WORK TO COMPLETE – Only the number is wanted: how many lines of these entries contain the word "with"?

DATASET CONTENT –
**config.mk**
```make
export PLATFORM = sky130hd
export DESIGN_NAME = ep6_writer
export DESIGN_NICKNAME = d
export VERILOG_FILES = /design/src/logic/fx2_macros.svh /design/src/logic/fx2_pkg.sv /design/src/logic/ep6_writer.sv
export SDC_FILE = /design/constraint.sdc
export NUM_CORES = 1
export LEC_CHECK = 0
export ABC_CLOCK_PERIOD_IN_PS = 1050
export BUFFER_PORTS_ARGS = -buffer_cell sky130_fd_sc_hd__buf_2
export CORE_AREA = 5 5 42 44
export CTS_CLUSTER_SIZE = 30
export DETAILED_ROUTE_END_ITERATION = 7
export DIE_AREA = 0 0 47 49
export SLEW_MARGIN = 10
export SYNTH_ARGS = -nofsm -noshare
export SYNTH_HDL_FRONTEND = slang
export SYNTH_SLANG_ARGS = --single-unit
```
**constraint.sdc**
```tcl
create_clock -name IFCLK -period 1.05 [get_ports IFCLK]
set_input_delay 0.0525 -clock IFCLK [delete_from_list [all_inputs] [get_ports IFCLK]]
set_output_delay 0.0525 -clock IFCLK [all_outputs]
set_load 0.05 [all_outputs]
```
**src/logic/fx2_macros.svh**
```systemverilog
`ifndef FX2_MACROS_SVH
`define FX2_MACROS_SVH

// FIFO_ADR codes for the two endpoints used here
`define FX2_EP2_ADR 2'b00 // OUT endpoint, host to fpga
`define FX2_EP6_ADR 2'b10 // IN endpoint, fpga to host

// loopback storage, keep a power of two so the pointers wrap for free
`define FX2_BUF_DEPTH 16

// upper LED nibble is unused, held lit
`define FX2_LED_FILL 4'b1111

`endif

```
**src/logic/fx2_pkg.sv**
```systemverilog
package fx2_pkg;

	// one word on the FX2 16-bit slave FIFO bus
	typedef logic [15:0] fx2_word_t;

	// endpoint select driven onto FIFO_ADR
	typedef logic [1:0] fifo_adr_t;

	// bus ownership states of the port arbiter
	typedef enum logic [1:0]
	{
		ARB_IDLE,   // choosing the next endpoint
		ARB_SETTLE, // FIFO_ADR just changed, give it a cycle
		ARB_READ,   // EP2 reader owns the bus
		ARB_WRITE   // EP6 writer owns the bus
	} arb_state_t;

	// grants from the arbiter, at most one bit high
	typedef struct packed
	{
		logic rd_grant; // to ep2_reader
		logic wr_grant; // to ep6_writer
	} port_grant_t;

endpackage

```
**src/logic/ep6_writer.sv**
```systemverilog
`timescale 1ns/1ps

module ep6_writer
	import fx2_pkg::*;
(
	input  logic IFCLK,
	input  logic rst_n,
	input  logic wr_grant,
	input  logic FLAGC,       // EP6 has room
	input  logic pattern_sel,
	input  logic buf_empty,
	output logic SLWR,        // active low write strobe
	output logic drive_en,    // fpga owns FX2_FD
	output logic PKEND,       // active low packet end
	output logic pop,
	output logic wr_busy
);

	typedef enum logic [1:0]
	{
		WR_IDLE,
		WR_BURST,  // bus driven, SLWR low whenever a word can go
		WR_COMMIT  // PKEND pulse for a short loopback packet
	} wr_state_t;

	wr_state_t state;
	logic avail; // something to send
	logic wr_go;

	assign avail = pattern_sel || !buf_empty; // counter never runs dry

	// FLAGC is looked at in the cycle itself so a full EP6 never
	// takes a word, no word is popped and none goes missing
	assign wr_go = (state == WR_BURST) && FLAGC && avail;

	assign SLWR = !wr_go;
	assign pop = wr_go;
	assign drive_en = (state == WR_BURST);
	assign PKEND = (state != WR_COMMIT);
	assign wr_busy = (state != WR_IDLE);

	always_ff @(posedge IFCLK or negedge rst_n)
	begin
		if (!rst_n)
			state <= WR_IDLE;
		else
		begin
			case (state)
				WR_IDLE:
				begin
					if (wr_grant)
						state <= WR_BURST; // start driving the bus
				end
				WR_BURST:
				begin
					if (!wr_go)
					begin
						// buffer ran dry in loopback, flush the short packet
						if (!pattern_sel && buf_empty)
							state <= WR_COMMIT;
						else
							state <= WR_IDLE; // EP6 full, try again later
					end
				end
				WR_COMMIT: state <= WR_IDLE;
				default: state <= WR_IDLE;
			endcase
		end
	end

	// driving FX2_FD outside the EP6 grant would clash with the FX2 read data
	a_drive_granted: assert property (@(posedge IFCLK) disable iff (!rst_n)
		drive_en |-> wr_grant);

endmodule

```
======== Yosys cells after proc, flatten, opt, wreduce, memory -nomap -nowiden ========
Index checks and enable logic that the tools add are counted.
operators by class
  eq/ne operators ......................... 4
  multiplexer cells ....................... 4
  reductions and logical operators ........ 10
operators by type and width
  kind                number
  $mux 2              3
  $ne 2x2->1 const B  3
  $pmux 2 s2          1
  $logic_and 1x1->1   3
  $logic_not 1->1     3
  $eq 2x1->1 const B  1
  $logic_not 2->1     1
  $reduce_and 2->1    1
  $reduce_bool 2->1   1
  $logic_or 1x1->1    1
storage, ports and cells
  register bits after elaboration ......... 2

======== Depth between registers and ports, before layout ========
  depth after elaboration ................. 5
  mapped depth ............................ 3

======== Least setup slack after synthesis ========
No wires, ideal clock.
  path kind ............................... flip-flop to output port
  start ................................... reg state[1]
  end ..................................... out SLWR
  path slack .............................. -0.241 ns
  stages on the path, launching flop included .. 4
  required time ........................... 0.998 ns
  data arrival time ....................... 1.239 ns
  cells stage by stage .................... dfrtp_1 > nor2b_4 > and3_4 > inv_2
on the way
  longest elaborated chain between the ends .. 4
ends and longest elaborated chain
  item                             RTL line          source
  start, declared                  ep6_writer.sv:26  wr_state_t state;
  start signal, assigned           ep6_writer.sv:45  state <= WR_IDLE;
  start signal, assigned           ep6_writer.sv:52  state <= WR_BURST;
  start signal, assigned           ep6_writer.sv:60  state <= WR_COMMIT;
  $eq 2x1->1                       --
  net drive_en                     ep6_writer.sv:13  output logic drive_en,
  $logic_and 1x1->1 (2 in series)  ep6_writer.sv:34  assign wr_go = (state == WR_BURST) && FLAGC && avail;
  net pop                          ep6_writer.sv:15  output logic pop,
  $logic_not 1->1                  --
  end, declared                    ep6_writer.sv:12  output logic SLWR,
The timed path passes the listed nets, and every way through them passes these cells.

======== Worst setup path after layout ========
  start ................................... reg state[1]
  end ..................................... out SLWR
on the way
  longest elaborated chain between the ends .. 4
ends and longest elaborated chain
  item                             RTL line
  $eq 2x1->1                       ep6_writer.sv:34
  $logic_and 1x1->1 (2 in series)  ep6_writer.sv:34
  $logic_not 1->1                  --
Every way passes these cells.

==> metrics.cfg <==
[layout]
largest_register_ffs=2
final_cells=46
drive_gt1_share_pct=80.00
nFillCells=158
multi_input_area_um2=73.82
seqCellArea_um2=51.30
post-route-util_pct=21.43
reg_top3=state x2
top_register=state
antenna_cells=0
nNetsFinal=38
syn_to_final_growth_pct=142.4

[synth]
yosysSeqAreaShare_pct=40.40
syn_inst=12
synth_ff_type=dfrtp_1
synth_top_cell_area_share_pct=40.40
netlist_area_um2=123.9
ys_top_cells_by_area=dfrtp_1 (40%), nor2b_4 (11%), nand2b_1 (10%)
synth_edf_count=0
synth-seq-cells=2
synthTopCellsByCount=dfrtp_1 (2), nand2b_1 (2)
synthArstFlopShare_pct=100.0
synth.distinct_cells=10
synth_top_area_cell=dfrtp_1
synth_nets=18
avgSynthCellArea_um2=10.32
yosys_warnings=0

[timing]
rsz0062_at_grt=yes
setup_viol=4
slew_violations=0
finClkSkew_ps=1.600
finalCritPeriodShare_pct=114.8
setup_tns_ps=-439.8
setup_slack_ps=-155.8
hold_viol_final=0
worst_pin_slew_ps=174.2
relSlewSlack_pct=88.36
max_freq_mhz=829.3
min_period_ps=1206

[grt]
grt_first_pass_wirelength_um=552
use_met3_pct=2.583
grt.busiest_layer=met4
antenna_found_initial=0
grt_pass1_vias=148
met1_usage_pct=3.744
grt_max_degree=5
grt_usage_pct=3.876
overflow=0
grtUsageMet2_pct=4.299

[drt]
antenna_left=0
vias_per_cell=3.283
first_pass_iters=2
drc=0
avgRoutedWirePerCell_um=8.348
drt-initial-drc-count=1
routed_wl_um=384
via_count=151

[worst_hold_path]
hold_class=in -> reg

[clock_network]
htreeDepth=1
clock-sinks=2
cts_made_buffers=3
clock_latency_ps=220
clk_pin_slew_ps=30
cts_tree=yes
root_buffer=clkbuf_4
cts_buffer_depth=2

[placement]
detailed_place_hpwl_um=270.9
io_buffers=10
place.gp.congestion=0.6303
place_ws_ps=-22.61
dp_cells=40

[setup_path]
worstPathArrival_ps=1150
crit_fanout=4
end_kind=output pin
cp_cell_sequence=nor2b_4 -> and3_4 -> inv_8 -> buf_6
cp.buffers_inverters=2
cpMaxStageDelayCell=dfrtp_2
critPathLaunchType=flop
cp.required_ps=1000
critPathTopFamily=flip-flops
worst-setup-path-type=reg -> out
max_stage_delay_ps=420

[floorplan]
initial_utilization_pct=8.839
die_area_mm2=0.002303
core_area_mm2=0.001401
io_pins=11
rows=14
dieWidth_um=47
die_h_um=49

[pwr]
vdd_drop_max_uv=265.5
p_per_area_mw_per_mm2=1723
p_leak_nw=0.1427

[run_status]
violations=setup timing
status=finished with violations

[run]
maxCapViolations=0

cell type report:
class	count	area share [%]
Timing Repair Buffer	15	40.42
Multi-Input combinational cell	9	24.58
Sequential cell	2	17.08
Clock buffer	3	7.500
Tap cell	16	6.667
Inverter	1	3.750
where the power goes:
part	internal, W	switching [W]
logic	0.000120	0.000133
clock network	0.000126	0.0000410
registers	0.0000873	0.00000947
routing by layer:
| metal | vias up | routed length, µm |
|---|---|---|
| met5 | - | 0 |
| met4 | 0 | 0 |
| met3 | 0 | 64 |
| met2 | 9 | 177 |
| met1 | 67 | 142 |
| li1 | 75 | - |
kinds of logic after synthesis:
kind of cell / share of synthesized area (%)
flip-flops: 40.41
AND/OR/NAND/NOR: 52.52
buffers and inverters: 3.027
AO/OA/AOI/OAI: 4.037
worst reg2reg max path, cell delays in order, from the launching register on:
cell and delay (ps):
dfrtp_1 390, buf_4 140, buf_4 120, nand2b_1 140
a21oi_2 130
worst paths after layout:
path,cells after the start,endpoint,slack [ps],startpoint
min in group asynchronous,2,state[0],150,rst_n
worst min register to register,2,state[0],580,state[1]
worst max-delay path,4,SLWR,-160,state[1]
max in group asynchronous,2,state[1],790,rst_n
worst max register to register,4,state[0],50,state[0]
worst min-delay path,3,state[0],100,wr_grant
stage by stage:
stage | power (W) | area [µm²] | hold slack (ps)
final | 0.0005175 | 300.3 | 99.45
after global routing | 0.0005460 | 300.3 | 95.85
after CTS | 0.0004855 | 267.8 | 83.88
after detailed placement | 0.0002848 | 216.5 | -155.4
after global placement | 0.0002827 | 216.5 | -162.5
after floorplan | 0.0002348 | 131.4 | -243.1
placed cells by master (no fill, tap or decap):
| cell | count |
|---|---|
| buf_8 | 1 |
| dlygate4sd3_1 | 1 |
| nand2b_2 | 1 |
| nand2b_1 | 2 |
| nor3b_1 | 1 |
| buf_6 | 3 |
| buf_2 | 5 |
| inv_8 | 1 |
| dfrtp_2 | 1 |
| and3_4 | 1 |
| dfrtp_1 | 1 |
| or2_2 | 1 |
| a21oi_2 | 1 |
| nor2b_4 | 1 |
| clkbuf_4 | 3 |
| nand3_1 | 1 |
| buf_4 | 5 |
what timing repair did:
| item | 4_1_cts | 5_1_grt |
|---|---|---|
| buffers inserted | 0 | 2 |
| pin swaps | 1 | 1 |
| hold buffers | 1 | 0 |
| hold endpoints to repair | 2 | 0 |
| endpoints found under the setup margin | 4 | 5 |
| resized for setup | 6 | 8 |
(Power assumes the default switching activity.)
...
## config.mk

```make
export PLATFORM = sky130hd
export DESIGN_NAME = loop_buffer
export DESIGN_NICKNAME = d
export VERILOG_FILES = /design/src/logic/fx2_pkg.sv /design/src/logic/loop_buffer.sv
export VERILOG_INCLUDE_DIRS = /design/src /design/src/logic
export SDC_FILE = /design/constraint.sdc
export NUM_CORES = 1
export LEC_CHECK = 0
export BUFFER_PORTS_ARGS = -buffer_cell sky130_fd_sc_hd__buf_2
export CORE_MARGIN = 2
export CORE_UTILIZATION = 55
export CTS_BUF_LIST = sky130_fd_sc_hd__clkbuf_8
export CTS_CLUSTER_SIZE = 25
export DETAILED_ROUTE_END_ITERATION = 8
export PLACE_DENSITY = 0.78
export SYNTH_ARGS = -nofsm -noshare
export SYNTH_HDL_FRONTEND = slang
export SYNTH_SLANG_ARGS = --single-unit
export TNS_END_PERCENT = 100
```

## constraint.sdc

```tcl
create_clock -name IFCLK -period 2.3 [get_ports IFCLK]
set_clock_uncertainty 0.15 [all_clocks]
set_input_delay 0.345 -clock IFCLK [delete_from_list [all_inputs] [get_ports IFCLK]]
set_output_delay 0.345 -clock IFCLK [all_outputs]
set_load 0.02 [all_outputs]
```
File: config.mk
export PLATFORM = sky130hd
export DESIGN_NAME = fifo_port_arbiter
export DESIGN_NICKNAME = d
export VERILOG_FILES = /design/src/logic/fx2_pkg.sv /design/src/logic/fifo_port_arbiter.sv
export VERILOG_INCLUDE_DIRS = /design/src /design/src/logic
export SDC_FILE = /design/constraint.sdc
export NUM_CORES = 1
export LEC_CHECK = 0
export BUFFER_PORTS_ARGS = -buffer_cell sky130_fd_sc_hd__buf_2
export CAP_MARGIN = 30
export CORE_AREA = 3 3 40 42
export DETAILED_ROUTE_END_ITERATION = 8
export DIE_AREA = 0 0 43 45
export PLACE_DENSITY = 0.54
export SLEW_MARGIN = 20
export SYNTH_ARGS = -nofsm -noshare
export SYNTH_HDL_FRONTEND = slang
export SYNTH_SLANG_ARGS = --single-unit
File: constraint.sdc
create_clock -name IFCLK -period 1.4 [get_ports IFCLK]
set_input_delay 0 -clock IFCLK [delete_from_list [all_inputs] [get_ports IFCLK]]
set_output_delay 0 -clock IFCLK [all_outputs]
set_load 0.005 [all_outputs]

SOLUTION – 2